#### Exercise objective:
Below are the records; output them exactly from the first line through the line with "localparam logic [1:0] LAST_PHASE = 2'd3;", stopping there.

---+---

File: src/rtl/coeff_compress_pack10_defines.svh
// Assertion macros shared by the coefficient compressor RTL.
// No dependencies; included by files that carry concurrent assertions.
`ifndef COEFF_COMPRESS_PACK10_DEFINES_SVH
`define COEFF_COMPRESS_PACK10_DEFINES_SVH

// Antecedent implies consequent in the same cycle.
`define CCP10_ASSERT_NOW(label, clk, rst_n, ante, cons, msg) \
    label: assert property (@(posedge clk) disable iff (!(rst_n)) (ante) |-> (cons)) \
        else $error(msg);

// Antecedent implies consequent in the next cycle.
`define CCP10_ASSERT_NEXT(label, clk, rst_n, ante, cons, msg) \
    label: assert property (@(posedge clk) disable iff (!(rst_n)) (ante) |=> (cons)) \
        else $error(msg);

`endif

File: src/rtl/ccp10_pkg.sv
// Shared constants and types for the 10-bit coefficient compressor and packer.
// No dependencies; every RTL module refers to it by scoped names.
package ccp10_pkg;

    localparam int unsigned MODULUS_Q = 7681;

    localparam int COEF_W  = 16;
    localparam int WORD_W  = 10;
    localparam int BYTE_W  = 8;
    localparam int NUM_W   = 27;
    localparam int RECIP_W = 32;

    localparam logic [COEF_W-1:0]  Q_VAL  = COEF_W'(MODULUS_Q);
    // floor(2^32 / Q): estimate is at most one below the true quotient
    localparam logic [RECIP_W-1:0] RECIP  = RECIP_W'((64'd1 << RECIP_W) / MODULUS_Q);
    localparam logic [NUM_W-1:0]   HALF_Q = NUM_W'(MODULUS_Q / 2);

    localparam logic [1:0] LAST_PHASE = 2'd3;

    typedef struct packed {
        logic       pend_valid;
        logic [1:0] phase;
    } t_pk_status;

endpackage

---+---

#### Task answer:
File: src/rtl/coeff_compress_pack10_defines.svh
// Assertion macros shared by the coefficient compressor RTL.
// No dependencies; included by files that carry concurrent assertions.
`ifndef COEFF_COMPRESS_PACK10_DEFINES_SVH
`define COEFF_COMPRESS_PACK10_DEFINES_SVH

// Antecedent implies consequent in the same cycle.
`define CCP10_ASSERT_NOW(label, clk, rst_n, ante, cons, msg) \
    label: assert property (@(posedge clk) disable iff (!(rst_n)) (ante) |-> (cons)) \
        else $error(msg);

// Antecedent implies consequent in the next cycle.
`define CCP10_ASSERT_NEXT(label, clk, rst_n, ante, cons, msg) \
    label: assert property (@(posedge clk) disable iff (!(rst_n)) (ante) |=> (cons)) \
        else $error(msg);

`endif

File: src/rtl/ccp10_pkg.sv
// Shared constants and types for the 10-bit coefficient compressor and packer.
// No dependencies; every RTL module refers to it by scoped names.
package ccp10_pkg;

    localparam int unsigned MODULUS_Q = 7681;

    localparam int COEF_W  = 16;
    localparam int WORD_W  = 10;
    localparam int BYTE_W  = 8;
    localparam int NUM_W   = 27;
    localparam int RECIP_W = 32;

    localparam logic [COEF_W-1:0]  Q_VAL  = COEF_W'(MODULUS_Q);
    // floor(2^32 / Q): estimate is at most one below the true quotient
    localparam logic [RECIP_W-1:0] RECIP  = RECIP_W'((64'd1 << RECIP_W) / MODULUS_Q);
    localparam logic [NUM_W-1:0]   HALF_Q = NUM_W'(MODULUS_Q / 2);

    localparam logic [1:0] LAST_PHASE = 2'd3;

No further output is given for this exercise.